Оставаясь профессором (до 12 апреля 1824 г.), Балудьянский продолжал вести борьбу с Руничем. Тем временем Балудьянский был снова определен (21 апреля 1822 г.) в комиссию составления законов членом совета ее, причем ему было поручено заведывание делопроизводством совета. Здесь он снова встретился со Сперанским, которому по возвращении из ссылки было поручено наблюдение над работами комиссии. Вслед за вступлением на престол император Николай I вызвал Балудьянского к себе, изложил ему свое намерение привести в порядок действующее законодательство и совещался с ним о способе исполнения этого намерения. 31 января 1826 г. учреждено II отделение собственной Е.И.В. канцелярии, на которое возлагалось дело кодификации законов, а 4 апреля Балудьянский был назначен начальником этого учреждения. Главное руководство над работами было поручено Сперанскому. Таким образом, Балудьянский сделался ближайшим сотрудником Сперанского при составлении Свода Законов; хорошие личные отношения между ними способствовали успеху дела. Главную роль играл Сперанский: Балудьянский самостоятельно не выступал и был только исполнителем или советником по отдельным вопросам. В 1828 г. Балудьянскому было поручено наблюдать за учебными занятиями тех студентов духовных академий, которые были избраны для подготовки к преподаванию юридических наук в высших учебных заведениях. Этому поручению Балудьянский уделял большое внимание и непосредственно руководил работами студентов, два года спустя командированных для дальнейших занятий за границу. В 1839 г. Балудьянский был назначен сенатором. В должности начальника II отделения Балудьянский оставался и при преемниках Сперанского («главноуправляющих II отделения») Д.В. Дашкове и Д.Н. Блудове, до самой смерти, последовавшей 3 апреля 1847 г. Ученые труды и записки Балудьянского до сих пор не напечатаны, и хранятся в делах II отделения (архив Государственного Совета). Наиболее крупною является его работа об истории различных хозяйственных систем. Балудьянский обладал разнообразными и широкими познаниями в области экономических и политических наук, умением методически работать и руководить работами других. Как лектор, судя по словам его ученика, императора Николая I, он не отличался даром слова. Русским языком он владел плохо; на многих иностранных мог легко писать, но объяснялся не без труда. Современники единогласно отзуваются как о человеке очень скромном, мягком, прямом и благородном”.

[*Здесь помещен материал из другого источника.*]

`src/rtl/conv_ctrl_fsm_param_if.sv`:
```
// Host-stream and output-coordinate handshake bundle for conv_ctrl_fsm_param.
// The master modport is the controller side and the slave modport is the host/consumer side.
interface conv_ctrl_fsm_param_if;
    logic        con_valid;
    logic        con_ready;
    logic        out_valid;
    logic        out_ready;
    logic [31:0] output_x;
    logic [31:0] output_y;
    logic [31:0] output_ch;

    modport master (
        input  con_valid,
        input  out_ready,
        output con_ready,
        output out_valid,
        output output_x,
        output output_y,
        output output_ch
    );

    modport slave (
        output con_valid,
        output out_ready,
        input  con_ready,
        input  out_valid,
        input  output_x,
        input  output_y,
        input  output_ch
    );
endinterface

```
`src/rtl/conv_ctrl_fsm_param.sv`:
```
// Convolution loop-nest controller: group -> y -> x -> (input beats, then group_size outputs).
// Optional stall-cycle counter is built only when CTRL_FSM_STALL_CNT_EN is defined.
//
// state       | meaning
// S_IDLE      | waiting for start, all outputs quiet
// S_LOAD_K    | loading group_size kernels of KERNEL_WORDS words each
// S_PRE_I     | loading one preamble input column
// S_PRE_SHIFT | shifting a preloaded column into the window
// S_COMP      | loading the current column with MAC on every beat
// S_EMIT      | presenting group_size output coordinates
// S_ADV       | shifting the window and advancing x / y / group
module conv_ctrl_fsm_param #(
    parameter int FEATURE_MAP_WIDTH  = 64,
    parameter int FEATURE_MAP_HEIGHT = 64,
    parameter int OUTPUT_NB_CHANNELS = 32,
    parameter int CH_GROUP           = 6,
    parameter int KERNEL_WORDS       = 12,
    parameter int INPUT_WORDS        = 4,
    parameter int KERNEL_SIZE        = 3
) (
    input  logic                                clk,
    input  logic                                arst_n_in,
    input  logic                                start,
    output logic                                running,
    conv_ctrl_fsm_param_if.master               bus,
    output logic [KERNEL_WORDS-1:0]             kds_le_sel,
    output logic [$clog2(CH_GROUP)-1:0]         kds_kernel_idx,
    output logic [$clog2(INPUT_WORDS+1)-1:0]    idss_le_sel,
    output logic                                idss_shift,
    output logic                                mac_enable,
    output logic [$clog2(CH_GROUP+1)-1:0]       group_size,
    output logic [31:0]                         stall_cycles
);

    localparam int KIDX_W = $clog2(CH_GROUP);
    localparam int GS_W   = $clog2(CH_GROUP + 1);
    localparam int KW_W   = (KERNEL_WORDS > 1) ? $clog2(KERNEL_WORDS) : 1;
    localparam int IW_W   = $clog2(INPUT_WORDS + 1);
    localparam int X_W    = (FEATURE_MAP_WIDTH > 1) ? $clog2(FEATURE_MAP_WIDTH) : 1;
    localparam int Y_W    = (FEATURE_MAP_HEIGHT > 1) ? $clog2(FEATURE_MAP_HEIGHT) : 1;
    localparam int GB_W   = $clog2(OUTPUT_NB_CHANNELS + 1);
    localparam int PRE_W  = $clog2(KERNEL_SIZE);

    localparam logic [KW_W-1:0]  W_LAST   = KW_W'(KERNEL_WORDS - 1);
    localparam logic [IW_W-1:0]  IW_LAST  = IW_W'(INPUT_WORDS - 1);
    localparam logic [X_W-1:0]   X_LAST   = X_W'(FEATURE_MAP_WIDTH - 1);
    localparam logic [Y_W-1:0]   Y_LAST   = Y_W'(FEATURE_MAP_HEIGHT - 1);
    localparam logic [PRE_W-1:0] PRE_LAST = PRE_W'(KERNEL_SIZE - 2);
    localparam logic [31:0]      NB_32    = 32'(OUTPUT_NB_CHANNELS);
    localparam logic [31:0]      CG_32    = 32'(CH_GROUP);

    typedef enum logic [2:0] {
        S_IDLE,
        S_LOAD_K,
        S_PRE_I,
        S_PRE_SHIFT,
        S_COMP,
        S_EMIT,
        S_ADV
    } state_t;

    state_t            r_state;
    logic [X_W-1:0]    r_x;
    logic [Y_W-1:0]    r_y;
    logic [GB_W-1:0]   r_group_base;
    logic [KW_W-1:0]   r_w;
    logic [KIDX_W-1:0] r_k;
    logic [IW_W-1:0]   r_iw;
    logic [PRE_W-1:0]  r_pre;
    logic [KIDX_W-1:0] r_e;

    logic [31:0]       w_remaining;
    logic [GS_W-1:0]   w_group_size;
    logic [KIDX_W-1:0] w_last_slot;
    logic [31:0]       w_gb_next;
    logic              w_con_ready;
    logic              w_out_valid;
    logic              w_in_load;

    // The last group may be partial: its size is whatever channels remain.
    assign w_remaining  = NB_32 - 32'(r_group_base);
    assign w_group_size = (w_remaining >= CG_32) ? GS_W'(CH_GROUP) : GS_W'(w_remaining);
    assign w_last_slot  = KIDX_W'(w_group_size - GS_W'(1));
    assign w_gb_next    = 32'(r_group_base) + 32'(w_group_size);

    assign w_con_ready  = (r_state == S_LOAD_K) || (r_state == S_PRE_I) || (r_state == S_COMP);
    assign w_out_valid  = (r_state == S_EMIT);
    assign w_in_load    = ((r_state == S_PRE_I) || (r_state == S_COMP)) && bus.con_valid;

    assign running        = (r_state != S_IDLE);
    assign bus.con_ready  = w_con_ready;
    assign bus.out_valid  = w_out_valid;
    assign bus.output_x   = 32'(r_x);
    assign bus.output_y   = 32'(r_y);
    assign bus.output_ch  = 32'(r_group_base) + 32'(r_e);
    assign kds_le_sel     = ((r_state == S_LOAD_K) && bus.con_valid) ?
                            (KERNEL_WORDS'(1) << r_w) : '0;
    assign kds_kernel_idx = r_k;
    assign idss_le_sel    = w_in_load ? (r_iw + IW_W'(1)) : '0;
    assign idss_shift     = (r_state == S_PRE_SHIFT) || (r_state == S_ADV);
    assign mac_enable     = (r_state == S_COMP) && bus.con_valid;
    assign group_size     = w_group_size;

    always_ff @(posedge clk or negedge arst_n_in) begin
        if (!arst_n_in) begin
            r_state      <= S_IDLE;
            r_x          <= '0;
            r_y          <= '0;
            r_group_base <= '0;
            r_w          <= '0;
            r_k          <= '0;
            r_iw         <= '0;
            r_pre        <= '0;
            r_e          <= '0;
        end else begin
            case (r_state)
                S_IDLE: begin
                    if (start) begin
                        r_x          <= '0;
                        r_y          <= '0;
                        r_group_base <= '0;
                        r_w          <= '0;
                        r_k          <= '0;
                        r_iw         <= '0;
                        r_pre        <= '0;
                        r_e          <= '0;
                        r_state      <= S_LOAD_K;
                    end
                end
                S_LOAD_K: begin
                    if (bus.con_valid) begin
                        if (r_w == W_LAST) begin
                            r_w <= '0;
                            if (r_k == w_last_slot) begin
                                r_k     <= '0;
                                r_state <= S_PRE_I;
                            end else begin
                                r_k <= r_k + KIDX_W'(1);
                            end
                        end else begin
                            r_w <= r_w + KW_W'(1);
                        end
                    end
                end
                S_PRE_I: begin
                    if (bus.con_valid) begin
                        if (r_iw == IW_LAST) begin
                            r_iw    <= '0;
                            r_state <= S_PRE_SHIFT;
                        end else begin
                            r_iw <= r_iw + IW_W'(1);
                        end
                    end
                end
                S_PRE_SHIFT: begin
                    if (r_pre == PRE_LAST) begin
                        r_pre   <= '0;
                        r_state <= S_COMP;
                    end else begin
                        r_pre   <= r_pre + PRE_W'(1);
                        r_state <= S_PRE_I;
                    end
                end
                S_COMP: begin
                    if (bus.con_valid) begin
                        if (r_iw == IW_LAST) begin
                            r_iw    <= '0;
                            r_e     <= '0;
                            r_state <= S_EMIT;
                        end else begin
                            r_iw <= r_iw + IW_W'(1);
                        end
                    end
                end
                S_EMIT: begin
                    if (bus.out_ready) begin
                        if (r_e == w_last_slot) begin
                            r_e     <= '0;
                            r_state <= S_ADV;
                        end else begin
                            r_e <= r_e + KIDX_W'(1);
                        end
                    end
                end
                S_ADV: begin
                    // A new row needs the window refilled before MACs resume.
                    if (r_x != X_LAST) begin
                        r_x     <= r_x + X_W'(1);
                        r_state <= S_COMP;
                    end else if (r_y != Y_LAST) begin
                        r_x     <= '0;
                        r_y     <= r_y + Y_W'(1);
                        r_state <= S_PRE_I;
                    end else if (w_gb_next < NB_32) begin
                        r_x          <= '0;
                        r_y          <= '0;
                        r_group_base <= GB_W'(w_gb_next);
                        r_state      <= S_LOAD_K;
                    end else begin
                        r_state <= S_IDLE;
                    end
                end
                default: r_state <= S_IDLE;
            endcase
        end
    end

`ifdef CTRL_FSM_STALL_CNT_EN
    logic [31:0] r_stall_cnt;
    logic        w_stall;

    assign w_stall = (w_con_ready & ~bus.con_valid) | (w_out_valid & ~bus.out_ready);

    always_ff @(posedge clk or negedge arst_n_in) begin
        if (!arst_n_in) begin
            r_stall_cnt <= '0;
        end else if ((r_state == S_IDLE) && start) begin
            r_stall_cnt <= '0;
        end else if (w_stall && (r_stall_cnt != 32'hFFFF_FFFF)) begin
            r_stall_cnt <= r_stall_cnt + 32'd1;
        end
    end

    assign stall_cycles = r_stall_cnt;
`else
    assign stall_cycles = '0;
`endif

endmodule

```
`src/flat_wrapper.sv`:
```
// flat-port wrapper written by rule: the top's interface ports become plain ports
module conv_ctrl_fsm_param_flat 
#(
    parameter int FEATURE_MAP_WIDTH  = 64,
    parameter int FEATURE_MAP_HEIGHT = 64,
    parameter int OUTPUT_NB_CHANNELS = 32,
    parameter int CH_GROUP           = 6,
    parameter int KERNEL_WORDS       = 12,
    parameter int INPUT_WORDS        = 4,
    parameter int KERNEL_SIZE        = 3
)
  (clk, arst_n_in, start, running, kds_le_sel, kds_kernel_idx, idss_le_sel, idss_shift, mac_enable, group_size, stall_cycles, bus_con_valid, bus_out_ready, bus_con_ready, bus_out_valid, bus_output_x, bus_output_y, bus_output_ch);
  conv_ctrl_fsm_param_if bus_i ();
  input  logic clk;
  input  logic arst_n_in;
  input  logic start;
  output logic running;
  output logic [KERNEL_WORDS-1:0] kds_le_sel;
  output logic [$clog2(CH_GROUP)-1:0] kds_kernel_idx;
  output logic [$clog2(INPUT_WORDS+1)-1:0] idss_le_sel;
  output logic idss_shift;
  output logic mac_enable;
  output logic [$clog2(CH_GROUP+1)-1:0] group_size;
  output logic [31:0] stall_cycles;
  input wire logic [$bits(bus_i.con_valid)-1:0] bus_con_valid;
  input wire logic [$bits(bus_i.out_ready)-1:0] bus_out_ready;
  output wire logic [$bits(bus_i.con_ready)-1:0] bus_con_ready;
  output wire logic [$bits(bus_i.out_valid)-1:0] bus_out_valid;
  output wire logic [$bits(bus_i.output_x)-1:0] bus_output_x;
  output wire logic [$bits(bus_i.output_y)-1:0] bus_output_y;
  output wire logic [$bits(bus_i.output_ch)-1:0] bus_output_ch;
  assign bus_i.con_valid = bus_con_valid;
  assign bus_i.out_ready = bus_out_ready;
  assign bus_con_ready = bus_i.con_ready;
  assign bus_out_valid = bus_i.out_valid;
  assign bus_output_x = bus_i.output_x;
  assign bus_output_y = bus_i.output_y;
  assign bus_output_ch = bus_i.output_ch;
  conv_ctrl_fsm_param #(.FEATURE_MAP_WIDTH(FEATURE_MAP_WIDTH), .FEATURE_MAP_HEIGHT(FEATURE_MAP_HEIGHT), .OUTPUT_NB_CHANNELS(OUTPUT_NB_CHANNELS), .CH_GROUP(CH_GROUP), .KERNEL_WORDS(KERNEL_WORDS), .INPUT_WORDS(INPUT_WORDS), .KERNEL_SIZE(KERNEL_SIZE)) u_core (.clk(clk), .arst_n_in(arst_n_in), .start(start), .running(running), .bus(bus_i), .kds_le_sel(kds_le_sel), .kds_kernel_idx(kds_kernel_idx), .idss_le_sel(idss_le_sel), .idss_shift(idss_shift), .mac_enable(mac_enable), .group_size(group_size), .stall_cycles(stall_cycles));
endmodule
```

К вышеприведенной характеристике проф. А.Э. Нольде надо добавить, что сочинение М.А. Балудьянского „Изображение различных хозяйственных систем” положило основание русской политико-экономической терминологии.

 

Петр Дмитриевич ЛодийПетр Дмитриевич Лодий (1764-1829), уроженец Угорской Руси, преподавал в 1787-1801 годах логику и метафизику во Львовском университете на славяно-русском и латинском языках; в 1790 году издал „Наставления любомудрия” Хр. Баумейстера; в 1801-1803 годах состоял профессором философии и математики в Краковском университете. Переселившись в Россию, П.Д. Лодий читал (1809-1819 гг.): в Педагогическом Институте — логику, метафизику и нравственную философию, а в Училище Правоведения — естественное (частное, публичное, государственное и народное) и уголовное право. Перевел на русский язык: „Частное естественное право” Цейлера (1809 г.) и первую часть „Уголовного права” Фейербаха (1810 г.). Написал „Логические наставления, руководствующие к познанию и различению истинного от ложного” (Петроград, 1815 г.), которые признаны были в 1820 году Ученым Комитетом „опаснейшими по нечестию и разрушительным началам”. В доносе в Ученый Комитет, в котором заседали мракобесы Рунич и Магницкий, было упомянуто о том, что Лодий, превосходя открытостью нечестия и Куницына (автора „Права естественного”) и Галича (проф. философии в Петроградском университете в 1820 году), занимает в университете должность декана и преподает естественное право. В действительности же, из „Логических наставлений” видно, что П.Д. Лодий не пошел дальше, сделанного школой Вольфа и не был знаком с философией Канта. В 1828 году издал „Теорию общих прав”. В течение 10 лет (с 1819 г. и до самой смерти) П.Л. Лодий состоял профессором права и философии в Петроградском университете. Для характеристики общественных взглядов П.Д. Лодия необходимо отметить, что он (как равно и его земляки И.С. Орлай и М.А. Балудьянский) был близок с Сперанским, принимал вместе с ним живое участие в деятельности Библейского Общества, масонской ложи и либеральных кружков; Лодий посоветовал Сперанскому вызвать из Львова масона Фесслера и был свидетелем принятия Сперанского в ложу в 1810 году. П.Д. Лодий поддерживал связи с Карпатской Русью и обогатил библиотеку Василианского монастыря во Львове ценным пожертвованием книги.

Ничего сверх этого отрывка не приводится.